The name organelle comes from the idea that these structures are to cells what an organ is to the body (hence the name organelle, the suffix -elle being a diminutive). Organelles are identified by microscopy, and can also be purified by cell fractionation. There are many types of organelles, particularly in eukaryotic cells. While prokaryotes do not possess organelles per se, some do contain protein-based bacterial microcompartments, which are thought to act as primitive organelles.[1]
History and terminology
In biology organs are defined as confined functional units within an organism.[2] The analogy of bodily organs to microscopic cellular substructures is obvious, as from even early works, authors of respective textbooks rarely elaborate on the distinction between the two.

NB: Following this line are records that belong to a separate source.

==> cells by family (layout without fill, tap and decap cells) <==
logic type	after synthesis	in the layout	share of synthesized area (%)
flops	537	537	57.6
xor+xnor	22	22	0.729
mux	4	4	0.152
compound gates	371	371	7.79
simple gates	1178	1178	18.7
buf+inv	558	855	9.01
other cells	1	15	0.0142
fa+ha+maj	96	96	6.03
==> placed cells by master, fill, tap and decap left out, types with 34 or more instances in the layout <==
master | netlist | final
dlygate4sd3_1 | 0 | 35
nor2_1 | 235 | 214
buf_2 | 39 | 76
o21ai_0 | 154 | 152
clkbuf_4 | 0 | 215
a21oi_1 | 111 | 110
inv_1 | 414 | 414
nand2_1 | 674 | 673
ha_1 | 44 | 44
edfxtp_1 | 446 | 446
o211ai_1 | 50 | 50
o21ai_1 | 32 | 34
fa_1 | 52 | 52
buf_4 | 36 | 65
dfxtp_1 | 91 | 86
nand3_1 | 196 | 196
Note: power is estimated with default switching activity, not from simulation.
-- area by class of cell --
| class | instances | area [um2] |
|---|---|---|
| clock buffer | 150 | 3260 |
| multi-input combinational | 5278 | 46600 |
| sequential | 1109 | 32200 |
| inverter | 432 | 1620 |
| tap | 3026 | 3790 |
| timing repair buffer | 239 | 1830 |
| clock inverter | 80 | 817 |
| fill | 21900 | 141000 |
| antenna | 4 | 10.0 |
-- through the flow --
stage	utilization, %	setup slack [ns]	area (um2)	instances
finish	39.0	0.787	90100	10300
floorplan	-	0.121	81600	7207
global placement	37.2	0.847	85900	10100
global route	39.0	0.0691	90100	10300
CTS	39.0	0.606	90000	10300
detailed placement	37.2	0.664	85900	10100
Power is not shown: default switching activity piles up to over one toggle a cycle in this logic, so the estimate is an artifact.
==> src/flat_wrapper.sv <==
// flat-port wrapper written by rule: the top's interface ports become plain ports
module config_text_lexer_flat import ctl_pkg::*;
#(
  parameter int LINE_BITS   = ctl_pkg::LINE_BITS_DEF,
  parameter int COLUMN_BITS = ctl_pkg::COLUMN_BITS_DEF
)
  (clk, rst_n, in_ch_valid, in_ch_text_byte, in_ch_ready, out_ch_valid, out_ch_event_kind, out_ch_token_kind, out_ch_token_byte, out_ch_token_line, out_ch_start_column, out_ch_end_column, out_ch_last_of_run, out_ch_ready);
  ctl_in_if in_ch_i ();
  ctl_out_if out_ch_i ();
  input  logic clk;
  input  logic rst_n;
  input wire logic [$bits(in_ch_i.valid)-1:0] in_ch_valid;
  input wire logic [$bits(in_ch_i.text_byte)-1:0] in_ch_text_byte;
  output wire logic [$bits(in_ch_i.ready)-1:0] in_ch_ready;
  output wire logic [$bits(out_ch_i.valid)-1:0] out_ch_valid;
  output wire logic [$bits(out_ch_i.event_kind)-1:0] out_ch_event_kind;
  output wire logic [$bits(out_ch_i.token_kind)-1:0] out_ch_token_kind;
  output wire logic [$bits(out_ch_i.token_byte)-1:0] out_ch_token_byte;
  output wire logic [$bits(out_ch_i.token_line)-1:0] out_ch_token_line;
  output wire logic [$bits(out_ch_i.start_column)-1:0] out_ch_start_column;
  output wire logic [$bits(out_ch_i.end_column)-1:0] out_ch_end_column;
  output wire logic [$bits(out_ch_i.last_of_run)-1:0] out_ch_last_of_run;
  input wire logic [$bits(out_ch_i.ready)-1:0] out_ch_ready;
  assign in_ch_i.valid = in_ch_valid;
  assign in_ch_i.text_byte = in_ch_text_byte;
  assign in_ch_ready = in_ch_i.ready;
  assign out_ch_valid = out_ch_i.valid;
  assign out_ch_event_kind = out_ch_i.event_kind;
  assign out_ch_token_kind = out_ch_i.token_kind;
  assign out_ch_token_byte = out_ch_i.token_byte;
  assign out_ch_token_line = out_ch_i.token_line;
  assign out_ch_start_column = out_ch_i.start_column;
  assign out_ch_end_column = out_ch_i.end_column;
  assign out_ch_last_of_run = out_ch_i.last_of_run;
  assign out_ch_i.ready = out_ch_ready;
  config_text_lexer #(.LINE_BITS(LINE_BITS), .COLUMN_BITS(COLUMN_BITS)) u_core (.clk(clk), .rst_n(rst_n), .in_ch(in_ch_i), .out_ch(out_ch_i));
endmodule
## src/rtl/assert_macros.svh

```systemverilog
// assertion helpers for the reordering window
`ifndef ASSERT_MACROS_SVH
`define ASSERT_MACROS_SVH
`ifndef ASSERT_OFF
`define ASSERT_IMPL(label, clk, rst_n, prop) \
	label: assert property (@(posedge clk) disable iff (!rst_n) prop) else $error("%m failed");
`define ASSERT_NEVER(label, clk, rst_n, expr) \
	label: assert property (@(posedge clk) disable iff (!rst_n) !(expr)) else $error("%m failed");
`else
`define ASSERT_IMPL(label, clk, rst_n, prop)
`define ASSERT_NEVER(label, clk, rst_n, expr)
`endif
`endif

```

## src/rtl/urrw_pkg.sv

```systemverilog
package urrw_pkg;

	localparam int SN_W = 10;
	localparam int WS_W = 10;
	localparam int TK_W = 16;
	localparam int SHORT_SPACE = 32;

	localparam logic [1:0] REG_MODE = 2'd0;
	localparam logic [1:0] REG_WIN = 2'd1;
	localparam logic [1:0] REG_TICKS = 2'd2;

	localparam logic REQ_PDU = 1'b0;
	localparam logic REQ_TICK = 1'b1;

	typedef struct packed {
		logic req_type;
		logic [SN_W-1:0] seq_num;
	} req_t;

	typedef struct packed {
		logic accepted;
		logic release_valid;
		logic [SN_W-1:0] release_first;
		logic [SN_W-1:0] release_end;
		logic [SN_W-1:0] ur_value;
		logic [SN_W-1:0] uh_value;
		logic [SN_W-1:0] ux_value;
		logic timer_active;
		logic timer_fired;
	} rsp_t;

endpackage

```

## src/rtl/um_receive_reordering_window_unit.sv

```systemverilog
// Reordering window of an unacknowledged-mode receiver. A request (PDU or tick) is taken
// when start is high and busy low; exactly one result follows, shown for one cycle with
// done high, and must be taken then since the receiver cannot stall. The received bitmap
// sits in a one-port synchronous memory read and written one entry per cycle. After reset
// a clearing pass over every bitmap entry holds busy high. A discarded PDU, or a tick that
// does not expire the timer, passes through the read, check and finish states. An accepted
// PDU, or a tick that expires the timer, also walks ur forward, reading each bitmap entry
// before acting on it, and then sweeps the released entries; a PDU that stops the timer
// stays once more in the finish state. busy is low in the cycle that shows the result, so
// the next request can be taken then. The window walk and release sweep set the rate.
`include "assert_macros.svh"
module um_receive_reordering_window_unit #(
	parameter int SEQ_SPACE = 1024,
	parameter int TIMER_BITS = 16
) (
	input logic clk,
	input logic arst_n,
	input logic start,
	output logic busy,
	input urrw_pkg::req_t req,
	output logic done,
	output urrw_pkg::rsp_t rsp,
	input logic psel,
	input logic penable,
	input logic pwrite,
	input logic [3:0] paddr,
	input logic [31:0] pwdata,
	output logic [31:0] prdata,
	output logic pready
);
	localparam int AW = $clog2(SEQ_SPACE);
	localparam int SN = urrw_pkg::SN_W;
	localparam logic [2:0] ST_CLR = 3'd0, ST_IDLE = 3'd1, ST_RD = 3'd2, ST_CHK = 3'd3,
		ST_ADV = 3'd4, ST_REL = 3'd5, ST_FIN = 3'd6;

	logic mode_q;
	logic [urrw_pkg::WS_W-1:0] win_q;
	logic [urrw_pkg::TK_W-1:0] ticks_q;

	logic map_mem [SEQ_SPACE];
	logic rd_data;
	logic [AW-1:0] addr;
	logic we, wd;

	logic [2:0] st_q;
	logic [AW:0] clr_q;
	logic [AW-1:0] ur_q, uh_q, ux_q, last_q, x_q, sw_q, first_q;
	logic tr_q, fired_q, acc_q, rv_q, tick_q;
	logic [TIMER_BITS-1:0] left_q;
	logic [AW:0] cnt_q;

	logic [AW:0] m;
	logic [AW-1:0] mmask, w, wmax;
	logic [SN:0] wraw;

	always_comb begin
		m = mode_q ? (AW+1)'(SEQ_SPACE) : (AW+1)'(urrw_pkg::SHORT_SPACE);
		mmask = m[AW-1:0] - AW'(1);
		wmax = AW'(m >> 1);
		wraw = {1'b0, win_q};
		w = (win_q == '0) ? AW'(1) : ((wraw > (SN+1)'(wmax)) ? wmax : AW'(win_q));
	end

	function automatic logic [AW-1:0] relf(input logic [AW-1:0] xv, input logic [AW-1:0] uh,
			input logic [AW-1:0] ww, input logic [AW-1:0] mk);
		logic [AW-1:0] base;
		base = (uh - ww) & mk;
		return (xv - base) & mk;
	endfunction

	logic [AW-1:0] ur_m, uh_m, ux_m, x_m;
	logic [AW-1:0] rx, rur, rux, rur_n, nuh, nur;
	logic discard;
	always_comb begin
		ur_m = ur_q & mmask;
		uh_m = uh_q & mmask;
		ux_m = ux_q & mmask;
		x_m = x_q & mmask;
		rx = relf(x_m, uh_m, w, mmask);
		rur = relf(ur_m, uh_m, w, mmask);
		discard = (rx < rur) || (rd_data && (rur < rx) && (rx < w));
		nuh = (x_m + AW'(1)) & mmask;
		nur = ur_m;
		if (rx >= w && relf(ur_m, nuh, w, mmask) >= w)
			nur = (nuh - w) & mmask;
		rur_n = relf(ur_q, uh_q, w, mmask);
		rux = relf(ux_q, uh_q, w, mmask);
	end

	always_ff @(posedge clk) begin
		if (we)
			map_mem[addr] <= wd;
		rd_data <= map_mem[addr];
	end

	always_comb begin
		addr = '0;
		we = 1'b0;
		wd = 1'b0;
		case (st_q)
			ST_CLR: begin
				addr = clr_q[AW-1:0];
				we = 1'b1;
			end
			ST_IDLE: addr = AW'(req.seq_num) & mmask;
			ST_RD: addr = x_m;
			ST_CHK: begin
				addr = x_m;
				we = !tick_q && !discard;
				wd = 1'b1;
			end
			ST_ADV: addr = ur_q;
			ST_REL: begin
				addr = sw_q;
				we = (sw_q != ur_q) && (cnt_q < m);
			end
			default: addr = ur_q;
		endcase
	end

	assign busy = (st_q != ST_IDLE);
	assign pready = 1'b1;
	always_comb begin
		case (paddr[3:2])
			urrw_pkg::REG_MODE: prdata = {31'd0, mode_q};
			urrw_pkg::REG_WIN: prdata = {22'd0, win_q};
			urrw_pkg::REG_TICKS: prdata = {16'd0, ticks_q};
			default: prdata = '0;
		endcase
	end

	always_ff @(posedge clk or negedge arst_n) begin
		if (!arst_n) begin
			mode_q <= 1'b1;
			win_q <= 10'd512;
			ticks_q <= '0;
		end else if (psel && penable && pwrite) begin
			case (paddr[3:2])
				urrw_pkg::REG_MODE: mode_q <= pwdata[0];
				urrw_pkg::REG_WIN: win_q <= pwdata[9:0];
				urrw_pkg::REG_TICKS: ticks_q <= pwdata[15:0];
				default: ;
			endcase
		end
	end

	// adv: read map[ur] in one cycle, act on it in the next
	logic adv_wait_q;
	logic gap_q;

	always_ff @(posedge clk or negedge arst_n) begin
		if (!arst_n) begin
			st_q <= ST_CLR;
			clr_q <= '0;
			ur_q <= '0; uh_q <= '0; ux_q <= '0;
			last_q <= AW'(1023);
			tr_q <= 1'b0; left_q <= '0;
			done <= 1'b0;
			x_q <= '0; sw_q <= '0; first_q <= '0; cnt_q <= '0;
			fired_q <= 1'b0; acc_q <= 1'b0; rv_q <= 1'b0; tick_q <= 1'b0;
			adv_wait_q <= 1'b0;
			gap_q <= 1'b0;
		end else begin
			done <= 1'b0;
			case (st_q)
				ST_CLR: begin
					clr_q <= clr_q + 1'b1;
					if (clr_q == (AW+1)'(SEQ_SPACE - 1))
						st_q <= ST_IDLE;
				end
				ST_IDLE: if (start) begin
					tick_q <= req.req_type;
					x_q <= AW'(req.seq_num);
					ur_q <= ur_m; uh_q <= uh_m; ux_q <= ux_m;
					left_q <= left_q;
					fired_q <= 1'b0; acc_q <= 1'b0; rv_q <= 1'b0;
					st_q <= ST_RD;
				end
				ST_RD: st_q <= ST_CHK;
				ST_CHK: begin
					cnt_q <= '0;
					adv_wait_q <= 1'b1;
					if (tick_q) begin
						if (tr_q && left_q <= TIMER_BITS'(1)) begin
							tr_q <= 1'b0; left_q <= '0; fired_q <= 1'b1;
							ur_q <= ux_m;
							st_q <= ST_ADV;
						end else begin
							if (tr_q) left_q <= left_q - 1'b1;
							st_q <= ST_FIN;
						end
					end else if (discard) begin
						st_q <= ST_FIN;
					end else begin
						acc_q <= 1'b1;
						if (rx >= w) uh_q <= nuh;
						ur_q <= nur;
						st_q <= ST_ADV;
					end
				end
				ST_ADV: begin
					if (adv_wait_q) begin
						adv_wait_q <= 1'b0;
					end else begin
						// map[ur] visible; the just-set entry is written before this read
						if (rd_data && ur_q != uh_q && cnt_q < m) begin
							ur_q <= (ur_q + 1'b1) & mmask;
							cnt_q <= cnt_q + 1'b1;
							adv_wait_q <= 1'b1;
						end else begin
							first_q <= (last_q + 1'b1) & mmask;
							sw_q <= (last_q + 1'b1) & mmask;
							cnt_q <= '0;
							st_q <= ST_REL;
						end
					end
				end
				ST_REL: begin
					if (sw_q != ur_q && cnt_q < m) begin
						sw_q <= (sw_q + 1'b1) & mmask;
						cnt_q <= cnt_q + 1'b1;
						rv_q <= 1'b1;
					end else begin
						if (first_q != ur_q) begin
							rv_q <= 1'b1;
							last_q <= (ur_q - 1'b1) & mmask;
						end
						st_q <= ST_FIN;
						gap_q <= 1'b1;
					end
				end
				default: begin
					if (gap_q && tr_q && !fired_q && (rux <= rur_n || rux > w)) begin
						tr_q <= 1'b0; left_q <= '0;
					end else begin
						if (gap_q && (!tr_q || fired_q) && rur_n < w) begin
							tr_q <= 1'b1;
							left_q <= TIMER_BITS'(ticks_q);
							ux_q <= uh_q;
						end
						gap_q <= 1'b0;
						done <= 1'b1;
						st_q <= ST_IDLE;
					end
				end
			endcase
		end
	end

	always_comb begin
		rsp.accepted = acc_q;
		rsp.release_valid = rv_q;
		rsp.release_first = rv_q ? SN'(first_q) : '0;
		rsp.release_end = rv_q ? SN'(ur_q) : '0;
		rsp.ur_value = SN'(ur_q);
		rsp.uh_value = SN'(uh_q);
		rsp.ux_value = SN'(ux_q);
		rsp.timer_active = tr_q;
		rsp.timer_fired = fired_q;
	end

	`ASSERT_NEVER(a_no_done_busy_start, clk, arst_n, done && st_q != ST_IDLE)
	`ASSERT_IMPL(a_accept_busy, clk, arst_n, (start && !busy) |=> busy)
	`ASSERT_NEVER(a_fire_pdu, clk, arst_n, done && rsp.timer_fired && rsp.accepted)
endmodule
```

Credited as the first[3][4][5] to use a diminutive of organ (i.e., little organ) for cellular structures was German zoologist Karl August Möbius (1884), who used the term organula (plural of organulum, the diminutive of Latin organum).[6] In a footnote, which was published as a correction in the next issue of the journal, he justified his suggestion to call organs of unicellular organisms "organella" since they are only differently formed parts of one cell, in contrast to multicellular organs of multicellular organisms. [citation needed]
Types of organelles
While most cell biologists consider the term organelle to be synonymous with "cell compartment", other cell biologists choose to limit the term organelle to include only those that are DNA-containing, having originated from formerly autonomous microscopic organisms acquired via endosymbiosis.[7][8][9]
Under this definition, there would only be two broad classes of organelles (i.e. those that contain their own DNA, and have originated from endosymbiotic bacteria):
- mitochondria (in almost all eukaryotes)

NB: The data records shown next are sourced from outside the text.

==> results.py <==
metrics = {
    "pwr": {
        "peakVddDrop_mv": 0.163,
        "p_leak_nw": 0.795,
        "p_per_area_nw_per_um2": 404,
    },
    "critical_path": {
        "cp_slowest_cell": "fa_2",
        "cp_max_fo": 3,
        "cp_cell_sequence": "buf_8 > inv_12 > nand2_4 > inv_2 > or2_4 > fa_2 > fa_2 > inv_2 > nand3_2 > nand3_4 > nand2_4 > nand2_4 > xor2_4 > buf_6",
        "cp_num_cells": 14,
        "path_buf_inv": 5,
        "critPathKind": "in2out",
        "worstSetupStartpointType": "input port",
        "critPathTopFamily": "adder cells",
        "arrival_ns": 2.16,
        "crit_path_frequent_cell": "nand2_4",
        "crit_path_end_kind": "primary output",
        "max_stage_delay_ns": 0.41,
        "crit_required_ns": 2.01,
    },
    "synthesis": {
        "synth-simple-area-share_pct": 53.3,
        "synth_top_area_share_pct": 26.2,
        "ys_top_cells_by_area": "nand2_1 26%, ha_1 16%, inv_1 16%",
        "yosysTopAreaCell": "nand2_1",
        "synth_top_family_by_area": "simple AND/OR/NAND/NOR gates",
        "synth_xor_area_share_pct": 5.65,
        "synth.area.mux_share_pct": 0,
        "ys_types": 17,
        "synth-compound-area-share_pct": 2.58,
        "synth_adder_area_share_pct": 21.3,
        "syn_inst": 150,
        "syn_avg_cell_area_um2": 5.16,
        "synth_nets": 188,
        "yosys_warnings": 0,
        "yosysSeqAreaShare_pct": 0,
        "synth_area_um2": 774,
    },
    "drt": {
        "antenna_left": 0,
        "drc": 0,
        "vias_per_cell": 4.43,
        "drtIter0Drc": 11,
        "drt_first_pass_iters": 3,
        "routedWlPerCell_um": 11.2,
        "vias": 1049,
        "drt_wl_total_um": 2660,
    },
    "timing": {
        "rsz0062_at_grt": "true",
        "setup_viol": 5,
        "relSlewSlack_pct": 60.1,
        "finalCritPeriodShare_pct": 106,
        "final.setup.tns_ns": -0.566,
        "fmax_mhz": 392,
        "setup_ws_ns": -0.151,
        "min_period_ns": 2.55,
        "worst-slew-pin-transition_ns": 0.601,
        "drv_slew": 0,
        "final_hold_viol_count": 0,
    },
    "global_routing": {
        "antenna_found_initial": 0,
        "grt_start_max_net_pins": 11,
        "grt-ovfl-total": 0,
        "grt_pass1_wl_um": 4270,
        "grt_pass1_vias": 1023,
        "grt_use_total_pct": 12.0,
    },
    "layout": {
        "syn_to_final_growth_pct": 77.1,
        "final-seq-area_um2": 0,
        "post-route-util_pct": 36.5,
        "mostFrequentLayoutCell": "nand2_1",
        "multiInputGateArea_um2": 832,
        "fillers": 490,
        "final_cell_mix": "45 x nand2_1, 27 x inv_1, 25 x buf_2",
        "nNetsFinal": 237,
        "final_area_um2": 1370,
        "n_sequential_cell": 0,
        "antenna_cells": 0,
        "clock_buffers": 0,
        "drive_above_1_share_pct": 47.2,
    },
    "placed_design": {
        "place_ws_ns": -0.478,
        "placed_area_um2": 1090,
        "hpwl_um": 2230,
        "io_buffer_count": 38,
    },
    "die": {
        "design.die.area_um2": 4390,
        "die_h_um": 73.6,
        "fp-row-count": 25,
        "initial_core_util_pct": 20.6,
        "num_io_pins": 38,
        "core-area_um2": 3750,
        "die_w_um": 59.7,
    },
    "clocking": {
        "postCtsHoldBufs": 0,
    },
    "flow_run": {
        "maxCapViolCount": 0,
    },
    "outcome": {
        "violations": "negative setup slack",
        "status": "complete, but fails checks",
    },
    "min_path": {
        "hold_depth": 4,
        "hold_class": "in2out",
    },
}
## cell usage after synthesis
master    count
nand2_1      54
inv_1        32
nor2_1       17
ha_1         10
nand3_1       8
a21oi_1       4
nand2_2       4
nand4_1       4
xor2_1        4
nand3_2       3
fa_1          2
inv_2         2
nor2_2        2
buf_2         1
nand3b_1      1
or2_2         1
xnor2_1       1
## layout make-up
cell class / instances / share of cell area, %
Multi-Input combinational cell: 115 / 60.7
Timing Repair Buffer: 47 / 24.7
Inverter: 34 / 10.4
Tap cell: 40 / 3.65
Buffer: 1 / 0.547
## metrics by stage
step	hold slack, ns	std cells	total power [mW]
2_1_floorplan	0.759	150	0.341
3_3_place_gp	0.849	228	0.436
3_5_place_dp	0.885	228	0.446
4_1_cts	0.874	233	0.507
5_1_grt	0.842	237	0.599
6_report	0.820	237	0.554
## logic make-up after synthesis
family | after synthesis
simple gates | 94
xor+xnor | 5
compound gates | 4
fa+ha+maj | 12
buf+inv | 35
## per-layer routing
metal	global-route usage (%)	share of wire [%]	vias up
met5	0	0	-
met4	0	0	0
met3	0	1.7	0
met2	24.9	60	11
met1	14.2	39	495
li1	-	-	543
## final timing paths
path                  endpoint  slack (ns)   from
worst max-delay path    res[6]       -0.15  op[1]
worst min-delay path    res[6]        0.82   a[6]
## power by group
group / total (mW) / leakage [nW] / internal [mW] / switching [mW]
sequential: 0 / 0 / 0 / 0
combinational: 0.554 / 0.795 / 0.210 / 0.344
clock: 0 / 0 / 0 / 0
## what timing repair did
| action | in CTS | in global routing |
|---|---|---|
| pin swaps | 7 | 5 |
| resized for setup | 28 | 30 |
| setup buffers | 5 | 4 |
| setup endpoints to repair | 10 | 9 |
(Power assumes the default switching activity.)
===== config.mk =====
export PLATFORM = sky130hd
export DESIGN_NAME = gif_packed_tag_unpacker
export DESIGN_NICKNAME = d
export VERILOG_FILES = /design/src/design/gptu_pkg.sv /design/src/design/gif_packed_tag_unpacker.sv /design/src/design/gptu_front.sv /design/src/design/gptu_fifo.sv /design/src/design/gptu_back.sv
export SDC_FILE = /design/constraint.sdc
export NUM_CORES = 1
export LEC_CHECK = 0
export BUFFER_PORTS_ARGS = -buffer_cell sky130_fd_sc_hd__buf_2
export CAP_MARGIN = 15
export CORE_ASPECT_RATIO = 1.2
export CORE_MARGIN = 3
export CORE_UTILIZATION = 36
export CTS_CLUSTER_DIAMETER = 120
export DETAILED_ROUTE_END_ITERATION = 6
export SETUP_SLACK_MARGIN = 0.4
export SLEW_MARGIN = 10
export SYNTH_ARGS = -nofsm -noshare
export SYNTH_HDL_FRONTEND = slang
export SYNTH_HIERARCHICAL = 1
export SYNTH_SLANG_ARGS = --single-unit

===== constraint.sdc =====
create_clock -name aclk -period 4.1 [get_ports aclk]
set_input_delay 0.41 -clock aclk [delete_from_list [all_inputs] [get_ports aclk]]
set_output_delay 0.41 -clock aclk [all_outputs]
set_load 0.05 [all_outputs]

===== src/design/gptu_pkg.sv =====
// ----------------------------------------------------------------------------
// gptu_pkg
// Shared types and constants for the packed-mode graphics tag unpacker:
// channel payloads, queue entry and register descriptor codes.
// ----------------------------------------------------------------------------
package gptu_pkg;

    // Default depth of the queue between front and back
    localparam int QUEUE_DEPTH = 4;

    // Register descriptor codes
    localparam logic [3:0] DESC_PRIM  = 4'h0;
    localparam logic [3:0] DESC_RGBAQ = 4'h1;
    localparam logic [3:0] DESC_ST    = 4'h2;
    localparam logic [3:0] DESC_UV    = 4'h3;
    localparam logic [3:0] DESC_XYZF2 = 4'h4;
    localparam logic [3:0] DESC_XYZ2  = 4'h5;
    localparam logic [3:0] DESC_FOG   = 4'hA;
    localparam logic [3:0] DESC_AD    = 4'hE;
    localparam logic [3:0] DESC_NOP   = 4'hF;

    // Kick-free vertex register addresses
    localparam logic [7:0] ADDR_XYZF3 = 8'h0C;
    localparam logic [7:0] ADDR_XYZ3  = 8'h0D;

    // Register count when the tag's NREG field is zero
    localparam logic [4:0] NREG_FULL = 5'd16;

    // Input item: one quadword plus the range-end marker
    typedef struct packed {
        logic [31:0] qw_word0;
        logic [31:0] qw_word1;
        logic [31:0] qw_word2;
        logic [31:0] qw_word3;
        logic        range_last;
    } gptu_in_t;

    // Result item: one register write
    typedef struct packed {
        logic [7:0]  reg_addr;
        logic [63:0] reg_data;
    } gptu_out_t;

    // Classified work handed from front to back
    typedef struct packed {
        logic [3:0]  desc;   // format to apply, NOP for none
        logic [31:0] a0;
        logic [31:0] a1;
        logic [31:0] b0;
        logic [31:0] b1;
        logic        clr;    // range end: clear Q after this item
    } gptu_cmd_t;

endpackage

- plastids[10] (e.g. in plants, algae, and some protists).
Other organelles are also suggested to have endosymbiotic origins, but do not contain their own DNA (notably the flagellum – see evolution of flagella).
Under the more restricted definition of membrane-bound structures, some parts of the cell do not qualify as organelles. Nevertheless, the use of organelle to refer to non-membrane bound structures such as ribosomes is common.[11] This has led some texts to delineate between membrane-bound and non-membrane bound organelles.[12] The non-membrane bound organelles, also called large biomolecular complexes, are large assemblies of macromolecules that carry out particular and specialized functions, but they lack membrane boundaries. Such cell structures include:
- large RNA and protein complexes: ribosome, spliceosome, vault
- large protein complexes: proteasome, DNA polymerase III holoenzyme, RNA polymerase II holoenzyme, symmetric viral capsids, complex of GroEL and GroES; membrane protein complexes: photosystem I, ATP synthase
- large DNA and protein complexes: nucleosome
- centriole and microtubule-organizing center (MTOC)
- cytoskeleton
- flagellum
- Nucleolus
- Stress granule
- Germ cell granule
- Neuronal transport granule
Eukaryotic organelles
Eukaryotic cells are structurally complex, and by definition are organized, in part, by interior compartments that are themselves enclosed by lipid membranes that resemble the outermost cell membrane. The larger organelles, such as the nucleus and vacuoles, are easily visible with the light microscope. They were among the first biological discoveries made after the invention of the microscope.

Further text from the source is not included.